Why you shouldn't start a tech company in Silicon Valley - tmarman
http://slashstar.com/blogs/tim/archive/2008/07/08/why-you-shouldn-t-start-a-tech-company-in-silicon-valley.aspx

======
asnyder
I strongly disagree with this post. NOLOH is a New York based startup, and
after visiting Silicon Valley this past year for startup school, I feel
strongly that Silicon Valley would've been far better for us than New York.

First and foremost, VC's in and around New York are not geared towards
technology startups at all. Most do not understand technology on the same
level as their Silcon Valley counterparts, and if you're so lucky to get a
meeting with them they want to see your current business plan along with your
current users, and current revenue, and the projections for each. You're not
likely to get any funding until after you really need it.

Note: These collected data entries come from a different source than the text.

## src/hw/rtl/cts_pkg.sv

```systemverilog
// shared widths, constants and the pipeline item type of the series cosine
`default_nettype none

package cts_pkg;

    localparam int ANGLE_W   = 32;
    localparam int COS_W     = 32;
    localparam int FRAC_W    = 44;
    localparam int SQ_W      = 2 * ANGLE_W;
    localparam int SQ_SHIFT  = 56 - FRAC_W;
    localparam int Y_W       = 51;
    localparam int MAG_W     = 56;
    localparam int Y_LO_W    = 26;
    localparam int Y_HI_W    = Y_W - Y_LO_W;
    localparam int MAG_LO_W  = 28;
    localparam int MAG_HI_W  = MAG_W - MAG_LO_W;
    localparam int PROD_W    = Y_W + MAG_W;
    localparam int SUM_W     = PROD_W + 1;
    localparam int DIG_W     = 21;
    localparam int N_W       = 3 * DIG_W;
    localparam int REM_W     = 10;
    localparam int V_W       = DIG_W + REM_W;
    localparam int RECIP_W   = V_W + 2;
    localparam int PRODV_W   = V_W + RECIP_W;

    localparam logic [MAG_W-1:0] ONE_MAG = MAG_W'(1) << FRAC_W;
    localparam logic [N_W-1:0]   ONE_N   = N_W'(1) << FRAC_W;
    localparam logic [COS_W-1:0] MAX_POS = {1'b0, {(COS_W-1){1'b1}}};
    localparam logic [COS_W-1:0] MIN_NEG = {1'b1, {(COS_W-1){1'b0}}};

    typedef struct packed {
        logic             neg;
        logic [MAG_W-1:0] mag;
        logic [Y_W-1:0]   y;
    } term_t;

endpackage

`default_nettype wire

```

## src/hw/rtl/cts_square.sv

```systemverilog
// front end: angle magnitude, exact square and rounding of x squared
`default_nettype none

module cts_square (
    input  logic                        clk,
    input  logic                        rst_n,
    input  logic                        en,
    input  logic                        angle_valid,
    input  logic [cts_pkg::ANGLE_W-1:0] angle,
    output cts_pkg::term_t              term,
    output logic                        term_valid
);

    logic [1:0]                     vld_reg;
    logic [cts_pkg::ANGLE_W-1:0]    ux_next;
    logic [cts_pkg::SQ_W-1:0]       sq_next;
    logic [cts_pkg::SQ_W-1:0]       sq_reg;
    logic [cts_pkg::SQ_W-1:0]       rnd_next;
    cts_pkg::term_t                 term_next;
    cts_pkg::term_t                 term_reg;

    always_comb
    begin
        ux_next = angle[cts_pkg::ANGLE_W-1] ? (~angle + 1'b1) : angle;
        sq_next = cts_pkg::SQ_W'(ux_next) * cts_pkg::SQ_W'(ux_next);
    end

    always_comb
    begin
        rnd_next       = sq_reg + (cts_pkg::SQ_W'(1) << (cts_pkg::SQ_SHIFT - 1));
        term_next.neg  = 1'b0;
        term_next.mag  = cts_pkg::ONE_MAG;
        term_next.y    = rnd_next[cts_pkg::SQ_SHIFT +: cts_pkg::Y_W];
    end

    always_ff @(posedge clk or negedge rst_n)
    begin
        if (!rst_n)
        begin
            vld_reg <= '0;
        end
        else if (en)
        begin
            vld_reg <= {vld_reg[0], angle_valid};
        end
    end

    always_ff @(posedge clk)
    begin
        if (en)
        begin
            sq_reg   <= sq_next;
            term_reg <= term_next;
        end
    end

    assign term       = term_reg;
    assign term_valid = vld_reg[1];

endmodule

`default_nettype wire

```

## config.mk

```make
export PLATFORM = sky130hd
export DESIGN_NAME = cts_square
export DESIGN_NICKNAME = d
export VERILOG_FILES = /design/src/hw/rtl/cts_pkg.sv /design/src/hw/rtl/cts_square.sv
export SDC_FILE = /design/constraint.sdc
export NUM_CORES = 2
export LEC_CHECK = 0
export ABC_AREA = 1
export BUFFER_PORTS_ARGS = -buffer_cell sky130_fd_sc_hd__buf_4
export CAP_MARGIN = 20
export CORE_AREA = 2 2 285 287
export DETAILED_ROUTE_END_ITERATION = 10
export DIE_AREA = 0 0 287 289
export GPL_ROUTABILITY_DRIVEN = 1
export GPL_TIMING_DRIVEN = 0
export PLACE_DENSITY = 0.61
export SLEW_MARGIN = 15
export SYNTH_ARGS = -nofsm -noshare
export SYNTH_HDL_FRONTEND = slang
export SYNTH_SLANG_ARGS = --single-unit
```

## constraint.sdc

```tcl
create_clock -name clk -period 1.85 [get_ports clk]
set_input_delay 0.0925 -clock clk [delete_from_list [all_inputs] [get_ports clk]]
set_output_delay 0.0925 -clock clk [all_outputs]
set_load 0.02 [all_outputs]
```

### Word level (Yosys, flattened, before mapping)

Cells that the tools add are included.

* register bits: 116
* bits in latches: 0
* bits in writable memories: 0
* ROM bits: 0
* input port bits: 36
* output and inout bits: 109
* logic and storage cells: 8
* memories: 0

* add/subtract/negate cells: 2
* multiply operators: 1
* div/mod/pow operators: 0
* magnitude comparators: 0
* equal/unequal tests: 0
* shift operators: 0
* muxes and demuxes: 1
* bitwise logic cells: 1
* reductions and logical operators: 0

Operator list (number)
* $add 63x12->63 const B: 1
* $mul 32x32->63: 1
* $add 32x1->32 const B: 1
* $mux 32: 1
* $not 32->32: 1

### Depth between registers and ports, before layout

* word-level depth: 4
* gate-level depth with buffers: 44
* depth with buffers taken out: 41

### Least setup slack after synthesis

No wires, ideal clock.

* path type: in2reg
* from: input port angle[0] (netlist name)
* to: register sq_reg[56] (netlist name), data pin
* setup time: 0.259 ns
* arrival: 7.520 ns
* data required time: 1.591 ns
* path slack: -5.929 ns
* cell stages on the path: 39
* path buffers: 3
* cells stage by stage: buf_2 -> inv_1 -> clkbuf_1 -> ha_1 -> nand3_2 -> nor2_2 -> inv_1 -> nor3_1 -> xor2_1 -> nand2_1 -> nand2_1 -> inv_1 -> clkbuf_1 -> nand2_1 -> fa_1 -> inv_1 -> fa_1 -> inv_1 -> [... 3 more ...] -> fa_1 -> inv_1 -> fa_1 -> inv_1 -> fa_1 -> fa_1 -> ha_1 -> nand2_1 -> nor2_1 -> inv_1 -> nor2_1 -> inv_1 -> nor4_1 -> nand2_1 -> nand2_1 -> nand3_1 -> nand2_1 -> xor2_1

* cells in the longest elaborated chain, start to end: 4

RTL lines
* start: declaration: RTL line cts_square.sv:9 `input logic [cts_pkg::ANGLE_W-1:0] angle,`
* $not 32->32: RTL line cts_square.sv:24 `ux_next = angle[cts_pkg::ANGLE_W-1] ? (~angle + 1'b1) : angle;`
* $add 32x1->32: RTL line cts_square.sv:24
* $mux 32 (*): RTL line cts_square.sv:24
* $mul 32x32->63 (*): RTL line cts_square.sv:25 `sq_next = cts_pkg::SQ_W'(ux_next) * cts_pkg::SQ_W'(ux_next);`
* named net sq_next (one bit): RTL line cts_square.sv:16 `logic [cts_pkg::SQ_W-1:0] sq_next;`
* end signal: assignment: RTL line cts_square.sv:52 `sq_reg <= sq_next;`
* end: declaration: RTL line cts_square.sv:17 `logic [cts_pkg::SQ_W-1:0] sq_reg;`

The timed path passes the listed nets; every way through them passes the cells marked *.
A chain may end at the register's enable or synchronous reset.

### Worst setup path after layout

* from: input port angle[0] (netlist name)
* to: register sq_reg[54] (netlist name), data pin

The elaborated chain is that of the path after synthesis.

==> metrics.cfg <==
[clock_tree]
clk_pin_slew_ps = 70
cts_max_path_buffers = 2
cts_tree = yes
clock_latency_ps = 350
cts_buffers = 9
htree_levels = 3
cts_sinks = 105
root_buffer = clkbuf_16

[global_route]
antenna_found_initial = 0
grt_pass1_vias = 30290
grt_use_total_pct = 29.89
grt-ovfl-total = 0
grt_start_max_net_pins = 108
grt_pass1_wl_mm = 182.5

[synth]
syn_inst = 4124
post_synth_num_cell_types = 56
synth_ff_type = edfxtp_1
ys_ff_latch = 105
ys_seq_area_share_pct = 8.815
yosys_warnings = 0
synthArstFlopShare_pct = 1.905
syn_area_um2 = 35650
synth_edf_count = 103
avgSynthCellArea_um2 = 8.646

[status]
violations = negative setup slack
status = complete, but fails checks

[timing]
worst_slew_pin_slew_ps = 1005
fin_ws_ps = -5843
setup_violations = 69
fin_crit_ps = 7693
grt_setup_unrepaired = true
hold_viol = 0
maxSlewViolCount = 0
timing.slew.headroom_pct = 33.03
max_freq_mhz = 130.0
finalCritPeriodShare_pct = 415.8
fin_skew_ps = 5.213

[routing]
ant_nets = 0
drc_errors = 0
drt_first_pass_iters = 5
totalWireLength_mm = 120.6
num_vias = 28585
vias_per_cell = 5.123
wl_per_cell_um = 21.61
first_iter_violations = 2272

[worst_setup_path]
max_stage_delay_ps = 670
cp_common_cell = fa_1
crit_path_max_fanout = 5
cp.required_ps = 1950
crit_type = input pin to flop
start_kind = input pin
cp.arrival_ps = 7790
endpoint_kind = flop
critPathSlowestCell = fa_2

[placed_design]
place_congestion = 1.043
dp_hpwl_mm = 97.90
pre_cts_ws_ps = -7673
portBuffers = 87

[layout]
drive_gt1_share_pct = 26.80
fin_util_pct = 55.69
fillers = 7228
syn_to_final_growth_pct = 24.80
largest_reg_flops = 52
nets = 5622

[die]
die_h_um = 289
num_io_pins = 145
core_um2 = 79900
rows = 104
start_util_pct = 44.63
die_x_um = 287
dieArea_um2 = 82940

[run]
max-cap-violations = 0

[min_path]
hold_path_class = input pin to async pin

## routing by layer
layer / share of wire, % / track usage (%) / vias up
li1: - / - / 12665
met1: 40 / 40.56 / 14441
met2: 45 / 47.42 / 1215
met3: 8.7 / 5.079 / 264
met4: 5.6 / 13.01 / 0
met5: 0 / 0 / -
## cell families (layout without fill, tap and decap cells)
family / count (synthesis) / count (layout) / synth area share (%)
AO/OA/AOI/OAI: 231 / 231 / 3.664
XOR/XNOR: 116 / 116 / 2.965
adder cells (fa/ha/maj): 1072 / 1072 / 54.40
buffers and inverters: 1357 / 1672 / 15.22
flip-flops: 105 / 105 / 8.815
other: 2 / 83 / 0.02106
AND/OR/NAND/NOR: 1241 / 1241 / 14.91
## cell usage after synthesis (5+ instances only)
| library cell | instances | area share (%) |
|---|---|---|
| a21oi_1 | 106 | 1.5 |
| and3_1 | 7 | 0.12 |
| buf_2 | 42 | 0.59 |
| buf_4 | 66 | 1.4 |
| clkbuf_1 | 22 | 0.23 |
| edfxtp_1 | 103 | 8.7 |
| fa_1 | 797 | 45 |
| ha_1 | 275 | 9.7 |
| inv_1 | 1169 | 12 |
| inv_2 | 48 | 0.51 |
| nand2_1 | 569 | 6.0 |
| nand2_2 | 16 | 0.28 |
| nand3_1 | 78 | 1.1 |
| nand4_1 | 27 | 0.47 |
| nor2_1 | 422 | 4.4 |
| nor2_2 | 29 | 0.51 |
| nor2_4 | 19 | 0.60 |
| nor3_1 | 33 | 0.46 |
| nor3_2 | 6 | 0.17 |
| nor4_1 | 14 | 0.25 |
| o21a_1 | 5 | 0.11 |
| o21ai_0 | 71 | 1.0 |
| o21bai_1 | 21 | 0.44 |
| xnor2_1 | 25 | 0.61 |
| xor2_1 | 87 | 2.1 |
## cells in the final DEF (no fill, tap or decap), drive strengths merged, types with 3 or more instances in the layout
| cell | Yosys | final |
|---|---|---|
| a21boi | 5 | 5 |
| a21o | 3 | 3 |
| a21oi | 108 | 108 |
| a31o | 4 | 4 |
| and3 | 7 | 7 |
| buf | 116 | 414 |
| clkbuf | 22 | 30 |
| clkinv | 1 | 5 |
| conb | 2 | 82 |
| edfxtp | 103 | 103 |
| fa | 797 | 797 |
| ha | 275 | 275 |
| inv | 1218 | 1216 |
| nand2 | 587 | 587 |
| nand3 | 82 | 82 |
| nand3b | 3 | 3 |
| nand4 | 27 | 27 |
| nor2 | 470 | 470 |
| nor3 | 41 | 41 |
| nor4 | 15 | 15 |
| o21a | 5 | 5 |
| o21ai | 79 | 79 |
| o21bai | 21 | 21 |
| or2 | 6 | 6 |
| xnor2 | 26 | 26 |
| xor2 | 90 | 90 |
## per-stage QoR
step	hold slack, ps	TNS (ps)	area, µm²	std cells
detailed placement	-119.9	-365190	38630	5351
global route	81.52	-305260	44490	5579
global placement	-122.9	-365080	38620	5351
floorplan	-203.1	-266610	36640	4204
finish	76.81	-293020	44500	5580
CTS	63.34	-289750	42860	5506
## final timing paths
| kind | startpoint | end | slack (ps) | depth (start not counted) |
|---|---|---|---|---|
| setup / recovery | angle[0] | sq_reg[54]$_DFFE_PP_ | -5840 | 38 |
| hold / removal | rst_n | vld_reg[1]$_DFFE_PN0P_ | 80 | 2 |
| setup reg to reg | sq_reg[11]$_DFFE_PP_ | term[43]$_DFFE_PP_ | -250 | 12 |
| hold reg to reg | vld_reg[0]$_DFFE_PN0P_ | vld_reg[1]$_DFFE_PN0P_ | 510 | 2 |
| max in group asynchronous | rst_n | vld_reg[0]$_DFFE_PN0P_ | 1690 | 2 |
| min in group clk | en | vld_reg[1]$_DFFE_PN0P_ | 300 | 3 |
## timing repair
action	in CTS	in global routing
pin swaps	183	156
buffers inserted	135	74
gates cloned	2	0
hold buffers	2	0
hold endpoints to repair	3	0
gates resized for setup	748	269
setup endpoints to repair	77	80
## layout make-up
type	count	area (µm²)	area share, %
clock buffer	11	252.7	0.5680
buffer	138	1483	3.332
clock inverter	5	63.81	0.1434
sequential	105	3143	7.064
timing repair buffer	299	2664	5.987
tap	1060	1326	2.981
antenna	1	2.502	0.005624
inverter	1219	4737	10.65
multi-input combinational	2742	30820	69.27
## worst max-delay path: cells and delay by family
family	cells	cell delay, ps
fa+ha+maj	10	4650
compound gates	2	330
simple gates	15	1560
buf+inv	11	1110
Power is left out: the tool's default activity adds up to more than one toggle a clock period on the data nets, which glitch-free logic cannot reach.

Second, the developer community is scattered and almost non-existent. Feel
free to go to meetup.com and search for php/ajax/python/ruby, or anything for
that matter and see what you find. What a surprise, the meetup scene is almost
non-existent. While New York does have is a vibrant hipster/artist scene, it’s
important to not confuse this with a developer scene.

However, due to the complete lack of developer community and funding in New
York, we were forced to actually develop our product to a point that we were
able to license it to corporate users such as Random House, CIG, and others.
This allowed us to generate revenue that funded the continuing development of
NOLOH. This also provided us with real world use, and feedback outside of our
company and projects. This also has its downsides, since rather than focusing
solely on the product, we had to spend a significant amount of time working
with clients.

It’s been over four years now, and we now have a solid client base, and a
solid product that we just recently released to the developer community as a
beta, had we not been in New York chances are we would’ve been able to release
within the first 2 years, rather than after 4, albeit with a less stable and
field tested product, but would’ve allowed us to iterate more easily, and
surely have a larger developer base by now.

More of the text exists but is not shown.